WHAT THIS TASK INVOLVES ▸ The stretch wanted below opens at the line containing "begin : g_cell" and closes at the line containing "for (int i = 0; i < N; i++) begin". Please return it exactly, with no other lines.

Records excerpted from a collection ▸
What follows belongs to an exercise in optimizing a design on an open flow for small area, a short achievable clock period and few clock cycles per item; a production flow would make more cautious choices.
Where RTL was checked, it was by simulation tests only, not by an equivalence proof against the original.
The RTL of run 2 was laid out without a check of its function.
Power figures rest on the tool's default switching activity, not on a simulated workload.

$ cat flow/standard.sh
#!/bin/bash
# synth_recipe.tcl (not shown) runs the flow's synth.tcl, then flattens the netlist and writes it again
# the make line also repeats each setting of config.mk as NAME=value (left out here)
make -C /OpenROAD-flow-scripts/flow DESIGN_CONFIG=/design/flow/config.mk WORK_HOME=/design/flow/orfs CLKGATE_MAP_FILE= SYNTH_SCRIPT=/design/flow/synth_recipe.tcl "${@:-finish}"
$ cat flow/design.v
package oss_pkg;
  localparam int CAPACITY = 64;
  localparam int KEY_W    = 32;
  localparam int RANK_W   = 16;
  localparam int COUNT_W  = 7;
  localparam logic [1:0] STATUS_OK    = 2'd0;
  localparam logic [1:0] STATUS_RANGE = 2'd1;
  localparam logic [1:0] STATUS_FULL  = 2'd2;
endpackage
module oss_cell (
  input  logic                                clk,
  input  logic                                s_left,    
  input  logic                                s_new,     
  input  logic signed [oss_pkg::KEY_W-1:0]    cmp_key,   
  input  logic signed [oss_pkg::KEY_W-1:0]    new_key,   
  input  logic signed [oss_pkg::KEY_W-1:0]    left_key,
  output logic                                hi_g,
  output logic                                hi_p,
  output logic                                lo_g,
  output logic signed [oss_pkg::KEY_W-1:0]    key
);
  localparam int KW = oss_pkg::KEY_W;
  logic [KW-1:0] key_r;
  logic          s_hold;
  oss_cmp_half u_hi (
    .a  ({~key_r[KW-1], key_r[KW-2:KW/2]}),
    .b  ({~cmp_key[KW-1], cmp_key[KW-2:KW/2]}),
    .g  (hi_g),
    .p  (hi_p)
  );
  oss_cmp_half u_lo (
    .a  (key_r[KW/2-1:0]),
    .b  (cmp_key[KW/2-1:0]),
    .g  (lo_g),
    .p  ()
  );
  assign key    = key_r;
  assign s_hold = !(s_left || s_new);
  always_ff @(posedge clk) begin
    key_r <= (left_key & {KW{s_left}}) | (new_key & {KW{s_new}}) | (key_r & {KW{s_hold}});
  end
endmodule
module oss_cmp_half (
  input  logic [15:0] a,
  input  logic [15:0] b,
  output logic        g,
  output logic        p
);
  logic [15:0] nb;
  logic [15:0] g0, p0;
  logic [7:0]  g1, p1;
  logic [3:0]  g2, p2;
  logic [1:0]  g3, p3;
  assign nb = ~b;
  assign g0 = a & nb;
  assign p0 = a | nb;
  for (genvar j = 0; j < 8; j++) begin : g_l1
    assign g1[j] = g0[2*j+1] | (p0[2*j+1] & g0[2*j]);
    assign p1[j] = p0[2*j+1] & p0[2*j];
  end
  for (genvar j = 0; j < 4; j++) begin : g_l2
    assign g2[j] = g1[2*j+1] | (p1[2*j+1] & g1[2*j]);
    assign p2[j] = p1[2*j+1] & p1[2*j];
  end
  for (genvar j = 0; j < 2; j++) begin : g_l3
    assign g3[j] = g2[2*j+1] | (p2[2*j+1] & g2[2*j]);
    assign p3[j] = p2[2*j+1] & p2[2*j];
  end
  assign g = g3[1] | (p3[1] & g3[0]);
  assign p = g | (p3[1] & p3[0]);
endmodule
module order_statistic_store (
  input  logic                                clk,
  input  logic                                rst_n,
  input  logic                                in_valid,
  output logic                                in_ready,
  input  logic                                in_func,
  input  logic signed [oss_pkg::KEY_W-1:0]    in_new_key,
  input  logic        [oss_pkg::RANK_W-1:0]   in_rank,
  output logic                                out_valid,
  input  logic                                out_ready,
  output logic        [1:0]                   out_status,
  output logic signed [oss_pkg::KEY_W-1:0]    out_found_key,
  output logic        [oss_pkg::COUNT_W-1:0]  out_stored_count
);
  localparam int N  = oss_pkg::CAPACITY;
  localparam int KW = oss_pkg::KEY_W;
  localparam int CW = oss_pkg::COUNT_W;
  localparam int RW = oss_pkg::RANK_W;
  localparam int QW = 2 + KW + CW;
  logic                 b_v;
  logic                 b_func;
  logic                 b_ok;
  logic                 b_cv;       
  logic                 b_ins;      
  logic signed [KW-1:0] b_key;
  logic [N-1:0]         b_hit;
  logic [N-1:0]         b_hi_g;
  logic [N-1:0]         b_hi_p;
  logic [N-1:0]         b_lo_g;
  logic                 b_pair_hi_g;
  logic                 b_pair_hi_p;
  logic                 b_pair_lo_g;
  logic [N-1:0]         prev_gt;    
  logic [CW-1:0]        count_r;
  logic [N-1:0]         occ_r;      
  logic [2:0]           q_v;
  logic [2:0][QW-1:0]   q_d;
  logic                 in_ready_r;
  logic                 accept;
  logic                 full;
  logic                 ins;
  logic                 deq;
  logic                 sel_ok;
  logic                 pair_gt;
  logic                 pair_hi_g;
  logic                 pair_hi_p;
  logic                 pair_lo_g;
  logic [CW-1:0]        count_a;
  logic [KW-1:0]        found;
  logic [1:0]           res_status;
  logic [KW-1:0]        res_key;
  logic [CW-1:0]        res_count;
  logic [QW-1:0]        res;
  logic [2:0]           q_v_nxt;
  logic [2:0]           q_v_kept;
  logic [N-1:0]         hi_g;
  logic [N-1:0]         hi_p;
  logic [N-1:0]         lo_g;
  logic [N-1:0]         raw_gt;
  logic [N-1:0]         gt;
  logic [N-1:0]         s_left;
  logic [N-1:0]         s_new;
  logic [N:0]           tail;
  logic [N-1:0]         occ;
  logic [N-1:0]         prev_slot;
  logic [N-1:0]         hit_nxt;
  logic [N-1:0][KW-1:0] cell_key;
  logic [N-1:0][KW-1:0] cell_left;
  assign in_ready = in_ready_r;
  assign accept   = in_valid && in_ready_r;
  assign full     = count_r[CW-1];
  assign ins      = b_ins;
  assign deq      = q_v[0] && out_ready;
  oss_cmp_half u_pair_hi (
    .a  ({~b_key[KW-1], b_key[KW-2:KW/2]}),
    .b  ({~in_new_key[KW-1], in_new_key[KW-2:KW/2]}),
    .g  (pair_hi_g),
    .p  (pair_hi_p)
  );
  oss_cmp_half u_pair_lo (
    .a  (b_key[KW/2-1:0]),
    .b  (in_new_key[KW/2-1:0]),
    .g  (pair_lo_g),
    .p  ()
  );
  assign pair_gt = b_pair_hi_g || (b_pair_hi_p && b_pair_lo_g);
  assign count_a = count_r + CW'(ins);
  assign sel_ok  = (in_rank != '0) && (in_rank <= RW'(count_a));
  assign tail[N] = occ_r[N-1];
  for (genvar i = 0; i < N; i++) begin : g_ctl
    assign occ[i]     = occ_r[i];
    assign tail[i]    = occ_r[i] == 1'b0 && (i == 0 || occ_r[i == 0 ? 0 : i-1]);
    assign hit_nxt[i] = (in_rank == RW'(i + 1)) && (occ[i] || (ins && tail[i]));
    assign raw_gt[i]  = b_hi_g[i] || (b_hi_p[i] && b_lo_g[i]);
  end
  assign prev_slot[0] = prev_gt[0] || tail[1];
  for (genvar i = 1; i < N; i++) begin : g_slot
    assign prev_slot[i] = !prev_gt[i-1] && (prev_gt[i] || tail[i+1]);
  end
  assign gt[0] = occ[0] && (b_cv && prev_slot[0] ? pair_gt : raw_gt[0]);
  for (genvar i = 1; i < N; i++) begin : g_gt
    assign gt[i] = occ[i] && (!b_cv        ? raw_gt[i] :
                              prev_gt[i-1] ? raw_gt[i-1] :
                              prev_slot[i] ? pair_gt : raw_gt[i]);
  end
  assign s_left[0] = 1'b0;
  assign s_new[0]  = ins && (gt[0] || tail[0]);
  for (genvar i = 1; i < N; i++) begin : g_sel
    assign s_left[i] = ins && gt[i-1];
    assign s_new[i]  = ins && !gt[i-1] && (gt[i] || tail[i]);
  end
  assign cell_left[0] = b_key;
  for (genvar i = 1; i < N; i++) begin : g_left
    assign cell_left[i] = cell_key[i-1];
  end
  for (genvar i = 0; i < N; i++) begin : g_cell
    oss_cell u_cell (
      .clk      (clk),
      .s_left   (s_left[i]),
      .s_new    (s_new[i]),
      .cmp_key  (in_new_key),
      .new_key  (b_key),
      .left_key (cell_left[i]),
      .hi_g     (hi_g[i]),
      .hi_p     (hi_p[i]),
      .lo_g     (lo_g[i]),
      .key      (cell_key[i])
    );
  end
  always_comb begin
    found = '0;
    for (int i = 0; i < N; i++) begin
      found = found | (cell_key[i] & {KW{b_hit[i]}});
    end
  end
  always_comb begin
    if (!b_func) begin
      res_status = full ? oss_pkg::STATUS_FULL : oss_pkg::STATUS_OK;
      res_key    = '0;
      res_count  = full ? count_r : count_r + CW'(1);
    end else begin
      res_status = b_ok ? oss_pkg::STATUS_OK : oss_pkg::STATUS_RANGE;
      res_key    = found;
      res_count  = count_r;
    end
  end
  assign res = {res_status, res_key, res_count};
  always_comb begin
    q_v_kept = deq ? {1'b0, q_v[2:1]} : q_v;
    q_v_nxt  = b_v ? {q_v_kept[1:0], 1'b1} : q_v_kept;
  end
  always_ff @(posedge clk) begin
    if (!rst_n) begin
      b_v        <= 1'b0;
      b_ins      <= 1'b0;
      count_r    <= '0;
      occ_r      <= '0;
      q_v        <= '0;
      in_ready_r <= 1'b1;
    end else begin
      b_v        <= accept;
      b_ins      <= accept && !in_func && !count_a[CW-1];
      q_v        <= q_v_nxt;
      in_ready_r <= !q_v_nxt[2] && !(q_v_nxt[1] && accept);
      if (ins) begin
        count_r <= count_r + CW'(1);
        occ_r   <= {occ_r[N-2:0], 1'b1};
      end
    end
  end
  always_ff @(posedge clk) begin
    b_func      <= in_func;
    b_key       <= in_new_key;
    b_ok        <= sel_ok;
    b_cv        <= ins;
    b_hit       <= hit_nxt;
    b_hi_g      <= hi_g;
    b_hi_p      <= hi_p;
    b_lo_g      <= lo_g;
    b_pair_hi_g <= pair_hi_g;
    b_pair_hi_p <= pair_hi_p;
    b_pair_lo_g <= pair_lo_g;
    prev_gt     <= gt;
    if (deq && q_v[1]) begin
      q_d[0] <= q_d[1];
    end else if (b_v && !q_v_kept[0]) begin
      q_d[0] <= res;
    end
    if (deq && q_v[2]) begin
      q_d[1] <= q_d[2];
    end else if (b_v && !q_v_kept[1] && q_v_kept[0]) begin
      q_d[1] <= res;
    end
    if (b_v && !q_v_kept[2] && q_v_kept[1]) begin
      q_d[2] <= res;
    end
  end
  assign out_valid        = q_v[0];
  assign out_status       = q_d[0][QW-1 -: 2];
  assign out_found_key    = q_d[0][CW +: KW];
  assign out_stored_count = q_d[0][CW-1:0];
endmodule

ANSWER SPACE ▸
  for (genvar i = 0; i < N; i++) begin : g_cell
    oss_cell u_cell (
      .clk      (clk),
      .s_left   (s_left[i]),
      .s_new    (s_new[i]),
      .cmp_key  (in_new_key),
      .new_key  (b_key),
      .left_key (cell_left[i]),
      .hi_g     (hi_g[i]),
      .hi_p     (hi_p[i]),
      .lo_g     (lo_g[i]),
      .key      (cell_key[i])
    );
  end
  always_comb begin
    found = '0;
    for (int i = 0; i < N; i++) begin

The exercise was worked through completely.